Data excerpts

-*-

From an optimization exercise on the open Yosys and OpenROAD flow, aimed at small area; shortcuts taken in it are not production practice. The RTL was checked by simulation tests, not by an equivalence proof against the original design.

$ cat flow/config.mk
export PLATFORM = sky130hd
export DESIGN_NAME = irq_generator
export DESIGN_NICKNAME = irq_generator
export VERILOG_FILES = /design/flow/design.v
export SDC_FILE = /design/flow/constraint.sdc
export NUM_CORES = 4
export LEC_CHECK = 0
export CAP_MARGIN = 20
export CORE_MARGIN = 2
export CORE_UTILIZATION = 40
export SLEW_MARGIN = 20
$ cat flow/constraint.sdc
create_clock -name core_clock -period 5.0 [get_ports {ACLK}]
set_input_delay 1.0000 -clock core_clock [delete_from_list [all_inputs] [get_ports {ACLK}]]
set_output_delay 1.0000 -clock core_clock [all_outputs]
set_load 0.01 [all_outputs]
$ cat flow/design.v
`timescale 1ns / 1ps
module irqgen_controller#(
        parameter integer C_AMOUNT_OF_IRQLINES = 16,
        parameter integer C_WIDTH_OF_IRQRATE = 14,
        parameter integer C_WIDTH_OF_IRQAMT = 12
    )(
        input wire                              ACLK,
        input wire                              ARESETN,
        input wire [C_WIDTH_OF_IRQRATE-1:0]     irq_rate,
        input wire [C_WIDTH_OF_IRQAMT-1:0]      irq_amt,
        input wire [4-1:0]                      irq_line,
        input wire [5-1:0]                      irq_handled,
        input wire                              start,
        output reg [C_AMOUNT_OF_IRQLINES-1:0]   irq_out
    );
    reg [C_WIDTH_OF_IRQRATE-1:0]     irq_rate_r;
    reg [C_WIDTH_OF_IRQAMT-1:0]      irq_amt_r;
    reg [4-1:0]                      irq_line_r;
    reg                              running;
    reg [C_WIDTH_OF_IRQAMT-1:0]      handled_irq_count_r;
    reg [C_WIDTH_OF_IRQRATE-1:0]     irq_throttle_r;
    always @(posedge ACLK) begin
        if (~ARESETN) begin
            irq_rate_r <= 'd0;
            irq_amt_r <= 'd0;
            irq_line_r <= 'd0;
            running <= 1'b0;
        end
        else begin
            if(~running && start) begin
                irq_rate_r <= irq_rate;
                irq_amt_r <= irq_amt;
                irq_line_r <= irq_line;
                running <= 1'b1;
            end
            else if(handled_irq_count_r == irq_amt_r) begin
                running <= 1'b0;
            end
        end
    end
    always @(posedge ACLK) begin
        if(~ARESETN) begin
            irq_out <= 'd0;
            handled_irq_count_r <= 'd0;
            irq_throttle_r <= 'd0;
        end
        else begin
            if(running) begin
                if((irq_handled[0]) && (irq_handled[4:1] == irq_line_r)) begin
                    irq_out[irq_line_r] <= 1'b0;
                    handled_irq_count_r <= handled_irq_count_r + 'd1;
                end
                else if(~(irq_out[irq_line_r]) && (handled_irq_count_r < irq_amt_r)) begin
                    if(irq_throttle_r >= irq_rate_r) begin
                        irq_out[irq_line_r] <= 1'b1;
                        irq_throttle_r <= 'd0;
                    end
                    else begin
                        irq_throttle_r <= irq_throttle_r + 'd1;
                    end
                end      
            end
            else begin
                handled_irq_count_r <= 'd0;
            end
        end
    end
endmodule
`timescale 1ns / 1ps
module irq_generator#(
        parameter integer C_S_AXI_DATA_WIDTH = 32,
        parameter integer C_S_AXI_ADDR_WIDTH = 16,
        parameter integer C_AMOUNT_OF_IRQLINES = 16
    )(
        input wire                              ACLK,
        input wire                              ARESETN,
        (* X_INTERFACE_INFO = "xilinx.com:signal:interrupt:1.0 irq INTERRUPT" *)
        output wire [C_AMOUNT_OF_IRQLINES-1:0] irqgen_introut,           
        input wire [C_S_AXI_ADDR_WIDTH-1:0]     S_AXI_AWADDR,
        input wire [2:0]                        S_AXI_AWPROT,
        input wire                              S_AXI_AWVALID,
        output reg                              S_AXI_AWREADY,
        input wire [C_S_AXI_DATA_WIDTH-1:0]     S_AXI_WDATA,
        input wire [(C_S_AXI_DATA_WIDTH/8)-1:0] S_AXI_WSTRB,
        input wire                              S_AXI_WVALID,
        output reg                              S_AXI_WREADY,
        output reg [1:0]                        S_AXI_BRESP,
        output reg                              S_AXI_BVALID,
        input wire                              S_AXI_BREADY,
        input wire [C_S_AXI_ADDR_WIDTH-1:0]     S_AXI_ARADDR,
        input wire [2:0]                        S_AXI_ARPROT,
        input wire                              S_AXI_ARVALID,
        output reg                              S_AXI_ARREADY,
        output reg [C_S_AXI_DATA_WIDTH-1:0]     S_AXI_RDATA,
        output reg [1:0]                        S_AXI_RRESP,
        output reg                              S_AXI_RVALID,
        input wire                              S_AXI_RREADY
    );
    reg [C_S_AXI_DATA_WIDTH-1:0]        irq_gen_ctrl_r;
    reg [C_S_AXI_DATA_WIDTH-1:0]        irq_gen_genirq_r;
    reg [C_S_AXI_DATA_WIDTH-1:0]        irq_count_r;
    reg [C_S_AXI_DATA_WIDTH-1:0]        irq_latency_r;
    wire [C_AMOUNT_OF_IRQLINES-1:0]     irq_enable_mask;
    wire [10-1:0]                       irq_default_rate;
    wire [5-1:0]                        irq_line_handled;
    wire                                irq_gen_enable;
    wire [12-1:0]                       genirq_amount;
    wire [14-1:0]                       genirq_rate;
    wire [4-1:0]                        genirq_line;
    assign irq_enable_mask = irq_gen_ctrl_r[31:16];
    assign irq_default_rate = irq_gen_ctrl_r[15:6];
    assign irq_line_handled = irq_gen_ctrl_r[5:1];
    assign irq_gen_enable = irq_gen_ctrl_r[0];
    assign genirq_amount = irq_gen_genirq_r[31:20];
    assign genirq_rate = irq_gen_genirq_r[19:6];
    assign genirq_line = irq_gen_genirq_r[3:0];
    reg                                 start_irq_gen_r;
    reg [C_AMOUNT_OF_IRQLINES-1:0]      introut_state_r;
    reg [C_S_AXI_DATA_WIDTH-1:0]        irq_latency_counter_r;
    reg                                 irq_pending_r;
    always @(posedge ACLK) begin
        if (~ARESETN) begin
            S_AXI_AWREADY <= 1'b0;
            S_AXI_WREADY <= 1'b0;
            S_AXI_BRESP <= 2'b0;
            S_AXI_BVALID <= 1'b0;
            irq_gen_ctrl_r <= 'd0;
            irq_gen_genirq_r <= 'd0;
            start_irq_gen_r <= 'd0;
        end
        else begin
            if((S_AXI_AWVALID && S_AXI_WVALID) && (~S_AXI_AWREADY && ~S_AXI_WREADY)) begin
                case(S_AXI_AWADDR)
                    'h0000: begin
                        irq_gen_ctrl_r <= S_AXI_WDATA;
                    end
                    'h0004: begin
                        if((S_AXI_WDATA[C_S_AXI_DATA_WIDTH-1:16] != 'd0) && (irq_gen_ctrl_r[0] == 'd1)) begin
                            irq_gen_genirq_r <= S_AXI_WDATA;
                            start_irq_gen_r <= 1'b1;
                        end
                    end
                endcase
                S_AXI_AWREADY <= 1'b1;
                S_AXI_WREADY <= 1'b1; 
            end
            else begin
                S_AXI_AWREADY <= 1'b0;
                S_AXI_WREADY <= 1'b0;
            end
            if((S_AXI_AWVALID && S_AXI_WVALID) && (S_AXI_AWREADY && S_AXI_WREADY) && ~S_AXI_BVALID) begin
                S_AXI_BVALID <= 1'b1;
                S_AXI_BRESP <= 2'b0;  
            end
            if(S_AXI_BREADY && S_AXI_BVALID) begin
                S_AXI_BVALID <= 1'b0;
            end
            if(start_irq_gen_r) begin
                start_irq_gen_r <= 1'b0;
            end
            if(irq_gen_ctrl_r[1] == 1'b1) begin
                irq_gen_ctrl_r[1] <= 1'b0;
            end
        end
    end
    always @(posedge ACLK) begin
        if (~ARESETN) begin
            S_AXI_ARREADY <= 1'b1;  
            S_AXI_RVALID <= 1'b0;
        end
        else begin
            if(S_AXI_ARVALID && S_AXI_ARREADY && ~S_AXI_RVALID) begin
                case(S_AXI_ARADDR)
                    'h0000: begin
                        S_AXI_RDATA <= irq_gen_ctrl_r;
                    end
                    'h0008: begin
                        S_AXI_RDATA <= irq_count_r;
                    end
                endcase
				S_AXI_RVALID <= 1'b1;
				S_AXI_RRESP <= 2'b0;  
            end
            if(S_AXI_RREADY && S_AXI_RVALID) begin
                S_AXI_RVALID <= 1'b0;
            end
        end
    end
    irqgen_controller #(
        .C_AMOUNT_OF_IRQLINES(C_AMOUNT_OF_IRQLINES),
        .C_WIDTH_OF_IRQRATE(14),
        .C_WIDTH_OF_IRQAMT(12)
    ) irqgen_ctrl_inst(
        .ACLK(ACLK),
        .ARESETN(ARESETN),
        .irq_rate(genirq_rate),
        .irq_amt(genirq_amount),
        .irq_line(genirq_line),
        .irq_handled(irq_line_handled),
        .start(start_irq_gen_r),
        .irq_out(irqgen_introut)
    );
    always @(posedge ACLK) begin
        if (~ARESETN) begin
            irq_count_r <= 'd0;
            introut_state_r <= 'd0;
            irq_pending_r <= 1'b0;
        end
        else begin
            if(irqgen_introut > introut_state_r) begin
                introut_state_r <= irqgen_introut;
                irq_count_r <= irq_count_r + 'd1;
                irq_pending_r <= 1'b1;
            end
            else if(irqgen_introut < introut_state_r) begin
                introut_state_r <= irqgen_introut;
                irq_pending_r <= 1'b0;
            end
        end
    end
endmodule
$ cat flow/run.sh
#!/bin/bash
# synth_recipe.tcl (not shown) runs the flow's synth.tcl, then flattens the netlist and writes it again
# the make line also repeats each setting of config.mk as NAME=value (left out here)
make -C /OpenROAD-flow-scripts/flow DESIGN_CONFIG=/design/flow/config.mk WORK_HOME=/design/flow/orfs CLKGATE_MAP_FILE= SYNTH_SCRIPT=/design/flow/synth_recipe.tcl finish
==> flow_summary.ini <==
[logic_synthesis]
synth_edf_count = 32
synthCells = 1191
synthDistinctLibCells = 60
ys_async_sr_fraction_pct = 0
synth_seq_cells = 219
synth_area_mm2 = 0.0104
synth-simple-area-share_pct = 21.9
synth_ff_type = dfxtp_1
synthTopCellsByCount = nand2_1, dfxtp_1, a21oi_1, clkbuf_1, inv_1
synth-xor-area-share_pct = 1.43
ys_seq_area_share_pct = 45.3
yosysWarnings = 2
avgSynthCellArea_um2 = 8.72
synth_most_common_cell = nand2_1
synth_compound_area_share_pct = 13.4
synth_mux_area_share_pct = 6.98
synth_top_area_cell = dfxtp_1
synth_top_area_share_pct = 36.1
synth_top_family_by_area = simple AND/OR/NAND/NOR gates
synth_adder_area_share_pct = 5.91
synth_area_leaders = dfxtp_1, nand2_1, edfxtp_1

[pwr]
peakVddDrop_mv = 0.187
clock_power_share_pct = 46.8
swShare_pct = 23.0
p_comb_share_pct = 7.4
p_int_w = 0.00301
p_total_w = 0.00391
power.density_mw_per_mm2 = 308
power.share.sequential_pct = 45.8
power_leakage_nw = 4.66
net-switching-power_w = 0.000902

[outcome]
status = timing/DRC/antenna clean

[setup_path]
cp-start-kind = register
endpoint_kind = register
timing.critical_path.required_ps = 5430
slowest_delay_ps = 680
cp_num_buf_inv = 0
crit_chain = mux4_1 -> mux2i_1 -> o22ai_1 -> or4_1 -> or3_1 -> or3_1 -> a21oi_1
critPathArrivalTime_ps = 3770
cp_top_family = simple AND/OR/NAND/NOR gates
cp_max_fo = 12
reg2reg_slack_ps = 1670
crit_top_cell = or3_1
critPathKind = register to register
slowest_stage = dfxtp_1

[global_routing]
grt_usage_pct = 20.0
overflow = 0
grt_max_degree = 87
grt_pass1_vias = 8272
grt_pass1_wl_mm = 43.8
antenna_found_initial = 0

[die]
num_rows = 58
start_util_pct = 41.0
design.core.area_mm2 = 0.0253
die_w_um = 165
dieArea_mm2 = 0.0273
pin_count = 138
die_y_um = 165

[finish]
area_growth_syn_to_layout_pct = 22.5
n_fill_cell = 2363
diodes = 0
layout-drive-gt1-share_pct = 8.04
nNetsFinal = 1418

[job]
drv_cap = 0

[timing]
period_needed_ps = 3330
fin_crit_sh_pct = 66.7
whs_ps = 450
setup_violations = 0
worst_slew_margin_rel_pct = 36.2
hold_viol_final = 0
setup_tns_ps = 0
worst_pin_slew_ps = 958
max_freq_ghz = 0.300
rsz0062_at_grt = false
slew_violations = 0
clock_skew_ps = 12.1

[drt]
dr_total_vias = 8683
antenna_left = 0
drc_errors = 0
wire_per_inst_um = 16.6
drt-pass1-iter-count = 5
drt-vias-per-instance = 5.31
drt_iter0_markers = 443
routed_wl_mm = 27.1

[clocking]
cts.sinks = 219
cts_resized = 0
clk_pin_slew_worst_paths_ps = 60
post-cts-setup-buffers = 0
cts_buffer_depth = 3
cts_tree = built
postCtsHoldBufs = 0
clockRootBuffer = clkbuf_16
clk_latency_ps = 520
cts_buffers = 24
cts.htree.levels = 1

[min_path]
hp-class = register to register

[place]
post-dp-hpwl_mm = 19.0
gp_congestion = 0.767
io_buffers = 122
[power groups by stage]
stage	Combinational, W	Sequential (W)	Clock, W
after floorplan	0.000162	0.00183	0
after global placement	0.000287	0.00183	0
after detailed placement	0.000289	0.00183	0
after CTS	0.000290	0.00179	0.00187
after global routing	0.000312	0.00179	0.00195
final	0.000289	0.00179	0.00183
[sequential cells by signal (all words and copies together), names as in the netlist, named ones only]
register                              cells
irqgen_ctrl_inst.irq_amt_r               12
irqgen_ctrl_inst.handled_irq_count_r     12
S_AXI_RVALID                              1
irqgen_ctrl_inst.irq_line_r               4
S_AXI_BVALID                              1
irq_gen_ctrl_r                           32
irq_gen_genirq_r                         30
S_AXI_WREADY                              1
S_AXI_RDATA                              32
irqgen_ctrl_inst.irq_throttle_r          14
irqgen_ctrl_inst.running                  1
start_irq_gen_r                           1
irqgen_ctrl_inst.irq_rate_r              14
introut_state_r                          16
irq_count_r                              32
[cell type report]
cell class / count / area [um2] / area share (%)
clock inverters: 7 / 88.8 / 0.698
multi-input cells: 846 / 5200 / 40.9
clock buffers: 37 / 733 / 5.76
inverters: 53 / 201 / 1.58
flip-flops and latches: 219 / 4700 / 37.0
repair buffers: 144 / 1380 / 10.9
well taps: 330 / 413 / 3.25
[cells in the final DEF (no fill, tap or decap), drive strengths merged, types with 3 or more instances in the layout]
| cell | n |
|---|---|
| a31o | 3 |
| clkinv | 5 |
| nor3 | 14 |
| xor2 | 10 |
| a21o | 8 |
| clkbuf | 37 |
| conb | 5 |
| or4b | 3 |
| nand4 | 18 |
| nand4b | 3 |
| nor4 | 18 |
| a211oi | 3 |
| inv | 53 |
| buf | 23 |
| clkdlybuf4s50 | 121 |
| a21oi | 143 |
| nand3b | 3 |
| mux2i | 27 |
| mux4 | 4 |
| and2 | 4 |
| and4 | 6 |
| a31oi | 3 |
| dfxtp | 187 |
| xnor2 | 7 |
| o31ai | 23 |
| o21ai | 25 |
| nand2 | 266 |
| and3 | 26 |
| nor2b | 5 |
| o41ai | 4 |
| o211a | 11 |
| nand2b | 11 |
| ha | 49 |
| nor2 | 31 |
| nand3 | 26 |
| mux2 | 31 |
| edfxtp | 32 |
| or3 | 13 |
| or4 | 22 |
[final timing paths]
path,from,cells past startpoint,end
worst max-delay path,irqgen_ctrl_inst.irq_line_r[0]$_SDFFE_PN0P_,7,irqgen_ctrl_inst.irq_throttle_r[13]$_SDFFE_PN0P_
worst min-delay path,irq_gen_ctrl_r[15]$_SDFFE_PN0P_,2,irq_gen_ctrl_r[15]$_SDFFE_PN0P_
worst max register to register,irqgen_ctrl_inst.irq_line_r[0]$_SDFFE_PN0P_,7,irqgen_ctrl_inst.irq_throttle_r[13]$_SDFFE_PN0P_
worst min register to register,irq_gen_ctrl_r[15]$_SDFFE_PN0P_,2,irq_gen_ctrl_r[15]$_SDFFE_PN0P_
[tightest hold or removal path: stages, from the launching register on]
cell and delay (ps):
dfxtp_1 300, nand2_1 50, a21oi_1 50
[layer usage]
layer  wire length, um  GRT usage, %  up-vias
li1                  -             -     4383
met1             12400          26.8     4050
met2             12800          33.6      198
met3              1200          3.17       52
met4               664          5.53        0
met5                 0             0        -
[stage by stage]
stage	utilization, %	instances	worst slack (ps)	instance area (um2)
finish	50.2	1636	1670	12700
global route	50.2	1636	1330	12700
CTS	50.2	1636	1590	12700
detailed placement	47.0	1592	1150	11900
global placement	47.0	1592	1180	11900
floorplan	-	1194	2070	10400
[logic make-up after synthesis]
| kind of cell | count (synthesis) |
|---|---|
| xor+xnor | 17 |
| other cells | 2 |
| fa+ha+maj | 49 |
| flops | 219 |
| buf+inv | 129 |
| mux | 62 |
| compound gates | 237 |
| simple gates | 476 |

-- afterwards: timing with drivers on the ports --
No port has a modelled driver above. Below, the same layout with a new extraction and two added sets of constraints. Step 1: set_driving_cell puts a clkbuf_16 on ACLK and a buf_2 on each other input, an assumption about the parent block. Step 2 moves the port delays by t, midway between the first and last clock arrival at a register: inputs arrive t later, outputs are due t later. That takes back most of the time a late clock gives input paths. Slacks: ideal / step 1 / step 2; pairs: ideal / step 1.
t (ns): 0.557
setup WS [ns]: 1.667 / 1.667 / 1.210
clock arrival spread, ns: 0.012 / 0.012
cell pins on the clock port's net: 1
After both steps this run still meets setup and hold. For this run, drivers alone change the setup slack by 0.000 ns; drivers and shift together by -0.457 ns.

-*-

## The problem
Please make an exact copy of the lines above from the line with "synthCells = 1191" through the line with "power.share.sequential_pct = 45.8", both ends included.

## Solution for this task
synthCells = 1191
synthDistinctLibCells = 60
ys_async_sr_fraction_pct = 0
synth_seq_cells = 219
synth_area_mm2 = 0.0104
synth-simple-area-share_pct = 21.9
synth_ff_type = dfxtp_1
synthTopCellsByCount = nand2_1, dfxtp_1, a21oi_1, clkbuf_1, inv_1
synth-xor-area-share_pct = 1.43
ys_seq_area_share_pct = 45.3
yosysWarnings = 2
avgSynthCellArea_um2 = 8.72
synth_most_common_cell = nand2_1
synth_compound_area_share_pct = 13.4
synth_mux_area_share_pct = 6.98
synth_top_area_cell = dfxtp_1
synth_top_area_share_pct = 36.1
synth_top_family_by_area = simple AND/OR/NAND/NOR gates
synth_adder_area_share_pct = 5.91
synth_area_leaders = dfxtp_1, nand2_1, edfxtp_1

[pwr]
peakVddDrop_mv = 0.187
clock_power_share_pct = 46.8
swShare_pct = 23.0
p_comb_share_pct = 7.4
p_int_w = 0.00301
p_total_w = 0.00391
power.density_mw_per_mm2 = 308
power.share.sequential_pct = 45.8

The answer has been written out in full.